La comunicación no verbal en las reuniones
07.12.2015

Es de todos conocidos que la comunicación no verbal existe y que muchas veces hasta resulta contraria a la comunicación verbal.

Es decir, nuestros movimientos pueden inidcar algo contrario a nuestras palabras.


¿Cómo interpretar la comunicación no verbal en las reuniones?

Las investigaciones sobre comunicación corporal tampoco han dejado sin análisis eventos sociales cotidianos como una reunión laboral o una cena de amigos. En todos los casos donde se encuentran varias personas citadas, y también si se disponen alrededor de una mesa, existen significados que merecen su observación:

Si los integrantes del grupo se mantienen de pie y forman un círculo con sus cuerpos, es posible que la reunión tenga un carácter simétrico en cuanto al poder de los participantes, en contraposición a las agrupaciones que forman un óvalo, un rectángulo o una forma poco simétrica, que indica la posición de escucha de varios hacia uno de los hablantes.

El anfitrión de una reunión o el entrevistador en un encuentro laboral también ejerce un poder implícito a la hora de interactuar con quien ha convocado; es frecuente que le asigne un lugar o le dé ciertas opciones para sentarse, pero todas tienen el rasgo en común de poder ser visualizado con comodidad, así como indican quién tiene la prioridad de uso del espacio en el lugar del encuentro.

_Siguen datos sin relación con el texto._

## src/rtl/md_iter_unit_if.sv

```systemverilog
// Handshake and operand bus between the EX stage and the iterative
// multiply/divide unit. EX is the master; the unit is the slave.
interface md_iter_unit_if #(
    parameter int WIDTH = 32
);
    logic                 start_i;
    logic [1:0]           op_i;
    logic [WIDTH-1:0]     src1_i;
    logic [WIDTH-1:0]     src2_i;
    logic                 cancel_i;
    logic                 busy_o;
    logic                 done_o;
    logic [2*WIDTH-1:0]   result_o;
    logic                 div_by_zero_o;

    modport master (
        output start_i, op_i, src1_i, src2_i, cancel_i,
        input  busy_o, done_o, result_o, div_by_zero_o
    );

    modport slave (
        input  start_i, op_i, src1_i, src2_i, cancel_i,
        output busy_o, done_o, result_o, div_by_zero_o
    );
endinterface

```

## src/rtl/md_iter_unit.sv

```systemverilog
// Iterative MULT/MULTU/DIV/DIVU unit. One bit per cycle: a shift-add
// multiplier and a restoring divider sharing a single 2*WIDTH accumulator.
// Operands are reduced to magnitudes at start; signs are reapplied in FIX.
module md_iter_unit #(
    parameter int WIDTH = 32
) (
    input  logic           clk,
    input  logic           resetn,
    md_iter_unit_if.slave  bus
);
    localparam int CW = $clog2(WIDTH + 1);
    localparam logic [CW-1:0] CNT_LOAD = CW'(WIDTH);
    localparam logic [CW-1:0] CNT_ONE  = CW'(1);

    localparam logic [1:0] S_IDLE = 2'd0;
    localparam logic [1:0] S_CALC = 2'd1;
    localparam logic [1:0] S_FIX  = 2'd2;

    logic [1:0]         state;
    logic [CW-1:0]      cnt;
    logic [2*WIDTH-1:0] acc;      // mult: {partial hi, multiplier}; div: {remainder, quotient}
    logic [WIDTH-1:0]   opnd;     // multiplicand magnitude or divisor magnitude
    logic               is_div;
    logic               neg_a;
    logic               neg_b;
    logic               busy_q;
    logic               done_q;
    logic [2*WIDTH-1:0] result_q;
    logic               dbz_q;

    // Operand magnitudes at start (signed ops take |x|; most-negative maps to 2^(W-1))
    logic               signed_op;
    logic               src1_neg;
    logic               src2_neg;
    logic [WIDTH-1:0]   a_mag;
    logic [WIDTH-1:0]   b_mag;
    logic               div_zero;

    // Iteration datapath
    logic [WIDTH:0]     mul_sum;
    logic [2*WIDTH-1:0] mul_next;
    logic [WIDTH:0]     rem_sh;
    logic               div_ge;
    logic [WIDTH-1:0]   div_rem;
    logic [2*WIDTH-1:0] div_next;

    // Sign fix-up
    logic [WIDTH-1:0]   quot;
    logic [WIDTH-1:0]   rem;
    logic [WIDTH-1:0]   quot_fix;
    logic [WIDTH-1:0]   rem_fix;
    logic [2*WIDTH-1:0] prod_fix;
    logic [2*WIDTH-1:0] fix_result;

    // Start-time decode: signedness, magnitudes and the divide-by-zero shortcut
    always_comb begin
        signed_op = ~bus.op_i[0];
        src1_neg  = signed_op & bus.src1_i[WIDTH-1];
        src2_neg  = signed_op & bus.src2_i[WIDTH-1];
        a_mag     = src1_neg ? (~bus.src1_i + 1'b1) : bus.src1_i;
        b_mag     = src2_neg ? (~bus.src2_i + 1'b1) : bus.src2_i;
        div_zero  = bus.op_i[1] & (bus.src2_i == '0);
    end

    // One multiply step (add-then-shift) and one restoring divide step
    always_comb begin
        mul_sum  = {1'b0, acc[2*WIDTH-1:WIDTH]} + (acc[0] ? {1'b0, opnd} : '0);
        mul_next = {mul_sum, acc[WIDTH-1:1]};
        // Shifted remainder needs WIDTH+1 bits; when it is >= divisor the
        // difference always fits back into WIDTH bits.
        rem_sh   = acc[2*WIDTH-1:WIDTH-1];
        div_ge   = rem_sh >= {1'b0, opnd};
        div_rem  = rem_sh[WIDTH-1:0] - opnd;
        div_next = div_ge ? {div_rem, acc[WIDTH-2:0], 1'b1}
                          : {acc[2*WIDTH-2:0], 1'b0};
    end

    // Reapply signs: product by sign xor, quotient by sign xor, remainder by dividend sign
    always_comb begin
        quot       = acc[WIDTH-1:0];
        rem        = acc[2*WIDTH-1:WIDTH];
        quot_fix   = (neg_a ^ neg_b) ? (~quot + 1'b1) : quot;
        rem_fix    = neg_a ? (~rem + 1'b1) : rem;
        prod_fix   = (neg_a ^ neg_b) ? (~acc + 1'b1) : acc;
        fix_result = is_div ? {rem_fix, quot_fix} : prod_fix;
    end

    // Control FSM, accumulator iteration and registered outputs
    always_ff @(posedge clk or negedge resetn) begin
        if (!resetn) begin
            state    <= S_IDLE;
            cnt      <= '0;
            acc      <= '0;
            opnd     <= '0;
            is_div   <= 1'b0;
            neg_a    <= 1'b0;
            neg_b    <= 1'b0;
            busy_q   <= 1'b0;
            done_q   <= 1'b0;
            result_q <= '0;
            dbz_q    <= 1'b0;
        end else begin
            done_q <= 1'b0;
            case (state)
                S_IDLE: begin
                    if (bus.start_i) begin
                        if (div_zero) begin
                            // Fast path: no iteration, result in the next cycle
                            result_q <= {bus.src1_i, {WIDTH{1'b1}}};
                            dbz_q    <= 1'b1;
                            done_q   <= 1'b1;
                        end else begin
                            is_div <= bus.op_i[1];
                            neg_a  <= src1_neg;
                            neg_b  <= src2_neg;
                            opnd   <= bus.op_i[1] ? b_mag : a_mag;
                            acc    <= {{WIDTH{1'b0}}, (bus.op_i[1] ? a_mag : b_mag)};
                            cnt    <= CNT_LOAD;
                            state  <= S_CALC;
                            busy_q <= 1'b1;
                        end
                    end
                end
                S_CALC: begin
                    if (bus.cancel_i) begin
                        state  <= S_IDLE;
                        busy_q <= 1'b0;
                        cnt    <= '0;
                    end else begin
                        acc <= is_div ? div_next : mul_next;
                        cnt <= cnt - CNT_ONE;
                        if (cnt == CNT_ONE) begin
                            state <= S_FIX;
                        end
                    end
                end
                S_FIX: begin
                    state  <= S_IDLE;
                    busy_q <= 1'b0;
                    if (!bus.cancel_i) begin
                        result_q <= fix_result;
                        dbz_q    <= 1'b0;
                        done_q   <= 1'b1;
                    end
                end
                default: begin
                    state  <= S_IDLE;
                    busy_q <= 1'b0;
                end
            endcase
        end
    end

    assign bus.busy_o        = busy_q;
    assign bus.done_o        = done_q;
    assign bus.result_o      = result_q;
    assign bus.div_by_zero_o = dbz_q;

endmodule

```

## src/flat_wrapper.sv

```systemverilog
// flat-port wrapper written by rule: the top's interface ports become plain ports
module md_iter_unit_flat 
#(
    parameter int WIDTH = 32
)
  (clk, resetn, bus_start_i, bus_op_i, bus_src1_i, bus_src2_i, bus_cancel_i, bus_busy_o, bus_done_o, bus_result_o, bus_div_by_zero_o);
  md_iter_unit_if #(.WIDTH(WIDTH)) bus_i ();
  input  logic clk;
  input  logic resetn;
  input wire logic [$bits(bus_i.start_i)-1:0] bus_start_i;
  input wire logic [$bits(bus_i.op_i)-1:0] bus_op_i;
  input wire logic [$bits(bus_i.src1_i)-1:0] bus_src1_i;
  input wire logic [$bits(bus_i.src2_i)-1:0] bus_src2_i;
  input wire logic [$bits(bus_i.cancel_i)-1:0] bus_cancel_i;
  output wire logic [$bits(bus_i.busy_o)-1:0] bus_busy_o;
  output wire logic [$bits(bus_i.done_o)-1:0] bus_done_o;
  output wire logic [$bits(bus_i.result_o)-1:0] bus_result_o;
  output wire logic [$bits(bus_i.div_by_zero_o)-1:0] bus_div_by_zero_o;
  assign bus_i.start_i = bus_start_i;
  assign bus_i.op_i = bus_op_i;
  assign bus_i.src1_i = bus_src1_i;
  assign bus_i.src2_i = bus_src2_i;
  assign bus_i.cancel_i = bus_cancel_i;
  assign bus_busy_o = bus_i.busy_o;
  assign bus_done_o = bus_i.done_o;
  assign bus_result_o = bus_i.result_o;
  assign bus_div_by_zero_o = bus_i.div_by_zero_o;
  md_iter_unit #(.WIDTH(WIDTH)) u_core (.clk(clk), .resetn(resetn), .bus(bus_i));
endmodule
```

## config.mk

```make
export PLATFORM = sky130hd
export DESIGN_NAME = md_iter_unit_flat
export DESIGN_NICKNAME = d
export VERILOG_FILES = /design/src/rtl/md_iter_unit_if.sv /design/src/rtl/md_iter_unit.sv /design/src/flat_wrapper.sv
export SDC_FILE = /design/constraint.sdc
export NUM_CORES = 1
export LEC_CHECK = 0
export ABC_AREA = 1
export BUFFER_PORTS_ARGS = -buffer_cell sky130_fd_sc_hd__buf_2
export CAP_MARGIN = 20
export CORE_MARGIN = 8
export CORE_UTILIZATION = 41
export CTS_CLUSTER_DIAMETER = 80
export DETAILED_ROUTE_END_ITERATION = 8
export PLACE_DENSITY_LB_ADDON = 0.1
export SETUP_SLACK_MARGIN = 0.15
export SLEW_MARGIN = 25
export SYNTH_ARGS = -nofsm -noshare
export SYNTH_HDL_FRONTEND = slang
export SYNTH_SLANG_ARGS = --single-unit
```

## constraint.sdc

```tcl
create_clock -name clk -period 2.81 [get_ports clk]
set_input_delay 0.1405 -clock clk [delete_from_list [all_inputs] [get_ports clk]]
set_output_delay 0.1405 -clock clk [all_outputs]
set_load 0.02 [all_outputs]
```

# == Word level (Yosys, flattened, before mapping) ==
# Index checks and enable logic that the tools add are counted.
# Widths: inputs -> output; s select.
# op_classes
addsub,8
multipliers,0
n_div,0
magnitude_cmp,1
eq_ne,10
n_shift,0
n_mux,40
bitwise_logic,11
reduce_logical,10
# op_table
operator,n
$mux 64,10
$pmux 64 s2,2
$mux 32,7
$add 32x1->32 const B,4
$not 32->32,4
$add 64x1->64 const B,1
$not 64->64,1
$add 32x33->33,1
$ge 33x32->1,1
$logic_not 32->1,1
$sub 32x32->32,1
$mux 6,3
$pmux 6 s2,1
$reduce_and 3->1,4
$ne 2x2->1 const B,5
$mux 1,9
$mux 2,4
$reduce_and 4->1,2
$eq 6x1->1 const B,1
$pmux 1 s2,3
$sub 6x1->6 const B,1
$pmux 2 s2,1
$reduce_bool 2->1,2
$and 1x1->1,3
other kinds (7),8
# totals
register_bits,174
latch_bits,0
mem_bits_rw,0
rom_bits,0
out_inout_bits,67
mem_count,0

# == Longest topological paths before layout ==
# logic_depth
word_depth,7
mapped_depth,20
ltp_nobuf,18

# == Least setup slack after synthesis ==
# OpenSTA, ideal clock, no wires.
# synth_timing
path_kind,reg2reg
from,register u_core.acc[0]
to,register u_core.acc[63]
setup_ps,65
t_arrival_ps,2444
required_time_ps,2745
setup_slack_ps,301
path_stages_with_launch,21
n_path_buf,2
synth_period_minus_slack_ps,2509
path_cell_list,dfrtp_1 > buf_2 > clkbuf_1 > nand2_1 > inv_1 > ha_1 > inv_1 > fa_1 > inv_1 > nand3_1 > nand3_1 > inv_1 > o21bai_1 > nand2_1 > nand2_1 > nand2_1 > nand3_1 > nand2_1 > inv_1 > nand2_1 > nand2_1
# synth_between
elab_chain_cells,5
# synth_rtl
item,line_no,text
from (decl),md_iter_unit.sv:21,logic [2*WIDTH-1:0] acc;
from (signal assigned),md_iter_unit.sv:117,"acc <= {{WIDTH{1'b0}}, (bus.op_i[1] ? a_mag : b_mag)};"
from (signal assigned),md_iter_unit.sv:130,acc <= is_div ? div_next : mul_next;
$mux 32,md_iter_unit.sv:67,"mul_sum = {1'b0, acc[2*WIDTH-1:WIDTH]} + (acc[0] ? {1'b0, opnd} : '0);"
$add 32x33->33,md_iter_unit.sv:67,
$mux 64,md_iter_unit.sv:130,
$mux 64,md_iter_unit.sv:125,if (bus.cancel_i) begin
$pmux 64 s2,md_iter_unit.sv:104,case (state)
# No other way between the ends. The select of a mux whose other input is x is not followed.
# A chain may end at the register's enable or synchronous reset.

# == Worst setup path after layout ==
# layout_timing
from,register u_core.acc[55]
to,register u_core.acc[56]
# layout_between
elab_chain_cells,5
word_cells_on_any_way,7
classes_between,add/sub (2); order compare (1); mux (4)
# layout_rtl
item,line_no,text
$sub 32x32->32 / $ge 33x32->1 (equally long branches),"md_iter_unit.sv:73, md_iter_unit.sv:72",
$mux 64,md_iter_unit.sv:74,"div_next = div_ge ? {div_rem, acc[WIDTH-2:0], 1'b1}"
$mux 64 (*),md_iter_unit.sv:130,
$mux 64 (*),md_iter_unit.sv:125,
$pmux 64 s2 (*),md_iter_unit.sv:104,
# Mark *: on every way between the ends. The rest lies on a longest branch, timed or not. The select of a mux whose other input is x is not followed.

==> out/results.txt <==
Status - finished clean
Via count - 23200
Core area - 44300 um2
Die Span Y - 228 um
Slew Viols, Final - 0
I/O Pins - 137
Total power - 24600 uW
DP HPWL - 74.7 mm
Met2 wire length - 37.5 mm
Data required time at the worst endpoint - 3.20 ns
Via/cell ratio - 5.66
Routed wire length - 92.4 mm
Commonest cells after routing, fill and taps aside - nand2_1, inv_1, nor2_1
Fmax - 0.381 GHz
M1 wire length - 40.8 mm
Commonest non-fill, non-tap cell in the layout - nand2_1
Avg WL per Cell - 22.5 um
RSZ-0062 raised after global routing - true
Reg2reg end - u_core.acc[56]
Synthesized Nets - 3401
Hold Crit Class - in2reg
Initial Utilization - 0.416
Max-slew headroom - 0.427
Crit Path Max Fanout - 8
Top-area cell type share of the netlist area - 0.236
Share of synthesized area spent on multiplexers - 0
Worst skew pair latency - 0.51 ns
Worst Path Arrival - 3.01 ns
Setup TNS - 0 ns
Compound-cell area share of the yosys netlist - 0.130
Min cycle time layout - 2.62 ns
Synth Area per Inst - 5.66 um2
Post-route DRC - 0
First-pass GRT wire length - 135 mm
Area Overhead vs Synth - 18.9%
Worst Hold Path EP - u_core.bus.result_o[32]
YS warnings - 0
Metal3 WL - 10.7 mm
Top_reg_cell synth - dfrtp_1
Post-Synth Adder-Cell Area - 0.0497
Worst r2r src - u_core.acc[55]
PD cells - 1120 nW/um2
Critical Path End Type - flip-flop
Total GRT Usage - 0.341
Layout Nets - 3639
Clk slew on worst S/H paths - 0.08 ns
Fillers - 4810
DRT antenna net count - 0
Rows - 77
Drt first-iter violations - 2862
Final-report hold violation count - 0
Antenna violations before repair - 2
Die area - 52000 um2
Port Buffers - 136
DIE WIDTH - 228 um
R2R depth - 13
CTS Buf Count - 17
Worst Max-Slew Pin Slew - 0.860 ns
EDFF count, synth - 0
Simple-Gate Fraction of Synth Area - 0.450
Final Skew - 0.0163 ns
Register area share after synthesis - 0.236
Worst setup SP type - flip-flop
Yosys reg bits - 174
CTS sink cnt - 174
CTS Root Cell - clkbuf_16
Synth Instances - 3259
Total gr overflow - 0
CTS Buffer Depth - 2
Setup bufs post-CTS - 0
Largest cells by area after synthesis - dfrtp_1, nand2_1, nand3_1, inv_1, nor2_1
Post-Syn Area - 18400 um2
Main combinational cell family by area after synthesis - simple AND/OR/NAND/NOR gates
Distinct cells, synth - 45
Drt first pass iters - 6
FF-to-FF setup slack - 0.19 ns
Routability Congestion - 1.11
Highest metal used - met5
Yosys top cell by area - dfrtp_1
LEAKAGE - 0.0117 uW
Htree depth - 4
Max Cap Viol - 0
Final period util - 0.934
Number of global-route vias before repair - 21200
Kind of critical path - reg2reg
Pin count of the biggest net entering global routing - 83
CTS tree - built
XOR/XNOR Fraction of Synth Area - 0.0200
Hold depth - 3
Peak supply drop - 0.502 mV
Share of cells above drive strength 1 - 0.141
Final setup vio count - 0
FFs w/ async S/R, synth - 1.00
Hold Crit Start - bus_src1_i[0]
==> worst max-delay path, cell delays in order, from the launching register on <==
cell	delay (ns)
dfrtp_1	0.47
ha_1	0.38
a21oi_1	0.25
nand2_1	0.13
a21oi_2	0.13
nor2_1	0.06
nor2_2	0.18
nand2_2	0.13
buf_12	0.17
buf_4	0.13
nand2_1	0.09
nand3_1	0.17
nand3_1	0.15
nand2_1	0.07
==> where the power goes <==
part | total (uW) | internal (uW) | switching, uW
logic | 17400 | 5770 | 11700
clock network | 2600 | 1290 | 1320
registers | 4570 | 3490 | 1080
total | 24600 | 10500 | 14100
==> synth_stat cells (all sizes together) (34+ instances only) <==
cell type / number
a21oi: 174
xor2: 34
nor2: 394
buf: 44
nand4: 53
o21ai: 193
inv: 425
nand3: 354
nand2: 1122
dfrtp: 174
ha: 70
clkbuf: 60
nor3: 35
==> cell families (layout without fill, tap and decap cells) <==
family,Yosys count,in the layout
compound gates,445,445
xor+xnor,42,42
fa+ha+maj,72,72
buf+inv,532,783
flops,174,174
other cells,0,1
simple gates,1994,1994
==> worst max-delay path by stage <==
stage                                 to           start  cells after the start
after floorplan           u_core.acc[63]   u_core.acc[0]                     20
after global placement    u_core.acc[58]   u_core.acc[0]                     17
after detailed placement  u_core.acc[46]   u_core.acc[0]                     15
after CTS                 u_core.acc[59]   u_core.acc[0]                     13
after global routing      u_core.acc[58]   u_core.acc[0]                     17
final                     u_core.acc[56]  u_core.acc[55]                     13
==> repair_timing <==
item                       in CTS  in global routing
gates cloned                    0                  0
pin swaps                       0                  4
hold buffers                    4                  0
hold endpoints to repair       81                  0
gates resized for setup         5                108
setup endpoints to repair       5                 40
==> sequential cells by signal, indices dropped and copies added, names as in the netlist, 2 cells and up <==
register / cells
u_core.bus.result_o: 64
u_core.acc: 64
u_core.state: 2
u_core.opnd: 32
u_core.cnt: 6
==> stage by stage <==
step                      worst slack [ns]  cell area [um2]  hold WS [ns]   util  instances
after floorplan                      0.301            18400        -0.155      -       3259
after global routing                0.0513            21900        0.0413  0.494       4102
final                                0.186            21900        0.0365  0.494       4103
after CTS                            0.162            21500       0.00462  0.486       4102
after global placement               0.149            20900         0.284  0.471       4066
after detailed placement             0.117            20900         0.287  0.471       4066
==> routing by layer <==
metal,GRT usage,vias up
li1,-,10900
met3,0.0908,155
met5,0.0113,-
met4,0.123,4
met2,0.486,1250
met1,0.486,10900
==> layout make-up <==
type | instances | area (um2) | area share
Antenna cell | 1 | 2.50 | 0.000114
Clock buffer | 19 | 443 | 0.0202
Clock inverter | 13 | 144 | 0.00657
Inverter | 428 | 1610 | 0.0734
Multi-Input combinational cell | 2553 | 12400 | 0.565
Sequential cell | 174 | 4360 | 0.199
Tap cell | 592 | 741 | 0.0338
Timing Repair Buffer | 323 | 2230 | 0.102
Power figures use the tool's default switching activity.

La manera de ubicarse en un espacio también incide en los grupos que deben trabajar en conjunto; el caso típico es el de los alumnos en el aula, cuya disposición

influye en su desarrollo de aprendizaje e interacción. Si están sentados formando un semicírculo, los de los extremos seguro que participarán menos porque están menos expuestos al contacto visual con el profesor. Si están en filas, los del centro serán más activos que los que están a los costados, adelante y atrás.

Por otra parte, la postura que el cuerpo adquiere en estos eventos sociales aporta un significado “extra” a la palabra oral.

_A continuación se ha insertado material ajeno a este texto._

$ cat config.mk
export PLATFORM = sky130hd
export DESIGN_NAME = uart_tx_fifo
export DESIGN_NICKNAME = d
export VERILOG_FILES = /design/src/rtl/uart_tx_fifo.sv
export SDC_FILE = /design/constraint.sdc
export NUM_CORES = 1
export LEC_CHECK = 0
export CAP_MARGIN = 20
export CORE_ASPECT_RATIO = 0.9
export CORE_MARGIN = 2
export CORE_UTILIZATION = 35
export DETAILED_ROUTE_END_ITERATION = 8
export GPL_ROUTABILITY_DRIVEN = 0
export RECOVER_POWER = 25
export SYNTH_ARGS = -nofsm -noshare
export SYNTH_HDL_FRONTEND = slang
export SYNTH_SLANG_ARGS = --single-unit
$ cat constraint.sdc
create_clock -name clk -period 3.4 [get_ports clk]
set_clock_uncertainty 0.2 [all_clocks]
set_input_delay 1.02 -clock clk [delete_from_list [all_inputs] [get_ports clk]]
set_output_delay 1.02 -clock clk [all_outputs]
set_load 0.01 [all_outputs]
$ cat src/rtl/uart_tx_fifo.sv
// Byte FIFO feeding a UART transmitter. Each queued byte is launched with a
// single-cycle start pulse, and the next launch waits for tx_ready to drop and rise again.
module uart_tx_fifo #(
   parameter int DEPTH        = 16,
   parameter int ADDR_W       = 4,
   parameter int BUSY_TIMEOUT = 8
) (
   input  logic              clk,
   input  logic              rst,
   input  logic              wr_en,
   input  logic [7:0]        wr_data,
   output logic              full,
   output logic              empty,
   output logic [ADDR_W:0]   count,
   output logic              overflow,
   output logic              start,
   output logic [7:0]        tx_data_in,
   input  logic              tx_ready,
   output logic              busy,
   output logic              launch_err
);

   localparam int TW = $clog2(BUSY_TIMEOUT + 1);
   localparam logic [ADDR_W:0] DEPTH_C = (ADDR_W + 1)'(DEPTH);
   localparam logic [TW-1:0]   TMO_C   = TW'(BUSY_TIMEOUT);

   typedef enum logic [1:0] {IDLE, START, WAIT_BUSY, WAIT_DONE} state_t;

   state_t            state, state_nxt;
   logic [7:0]        mem [DEPTH];
   logic [ADDR_W-1:0] wr_ptr, rd_ptr;
   logic [ADDR_W:0]   cnt;
   logic [TW-1:0]     tmo_cnt, tmo_nxt;
   logic              wr_acc, pop, err_nxt;

   assign full   = (cnt == DEPTH_C);
   assign empty  = (cnt == '0);
   assign count  = cnt;
   assign busy   = (state != IDLE);
   // Writes are judged against the registered full, so a same-cycle pop cannot free a slot.
   assign wr_acc = wr_en && !full;

   always_comb begin
      state_nxt = state;
      tmo_nxt   = tmo_cnt;
      err_nxt   = 1'b0;
      pop       = 1'b0;
      case (state)
         IDLE: begin
            if (!empty && tx_ready) begin
               pop       = 1'b1;
               state_nxt = START;
            end
         end
         START: begin
            tmo_nxt   = '0;
            state_nxt = WAIT_BUSY;
         end
         WAIT_BUSY: begin
            if (!tx_ready) begin
               state_nxt = WAIT_DONE;
            end else begin
               tmo_nxt = tmo_cnt + 1'b1;
               // The transmitter never acknowledged; the popped byte is abandoned.
               if (tmo_nxt == TMO_C) begin
                  err_nxt   = 1'b1;
                  state_nxt = IDLE;
               end
            end
         end
         WAIT_DONE: begin
            if (tx_ready) state_nxt = IDLE;
         end
         default: state_nxt = IDLE;
      endcase
   end

   always_ff @(posedge clk) begin
      if (rst) begin
         state      <= IDLE;
         wr_ptr     <= '0;
         rd_ptr     <= '0;
         cnt        <= '0;
         tmo_cnt    <= '0;
         overflow   <= 1'b0;
         start      <= 1'b0;
         launch_err <= 1'b0;
         tx_data_in <= 8'h00;
      end else begin
         state      <= state_nxt;
         tmo_cnt    <= tmo_nxt;
         overflow   <= wr_en && full;
         start      <= (state_nxt == START);
         launch_err <= err_nxt;
         if (wr_acc) wr_ptr <= wr_ptr + 1'b1;
         if (pop) begin
            rd_ptr     <= rd_ptr + 1'b1;
            tx_data_in <= mem[rd_ptr];
         end
         if (wr_acc && !pop)      cnt <= cnt + 1'b1;
         else if (pop && !wr_acc) cnt <= cnt - 1'b1;
      end
   end

   always_ff @(posedge clk) begin
      if (wr_acc) mem[wr_ptr] <= wr_data;
   end

endmodule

En una reunión laboral, por ejemplo, es muy común que se presenten diálogos complicados y la postura corporal -la mayoría de las veces de manera inconsciente- da cuenta de cómo se siente esa persona ante tal situación.

Arrojarse sobre la silla no necesariamente es una señal que demuestre relajación, sino que, por el contrario, denota desgana y desinterés. También hay ciertos gestos y comportamientos que, aunque sean pequeños y sin lógica aparente, denotan ansiedad.

Tal es el caso de las personas que tienen sus vasos en la mano pero sin beber ni tener sed, u otros que comen sin hambre. También es común ver a un ejecutivo que mordisquea las patillas de sus gafas o los limpia cuidadosamente con el pañuelo antes de contestar una pregunta difícil, o el orador que acomoda varias veces sus apuntes en la mesa.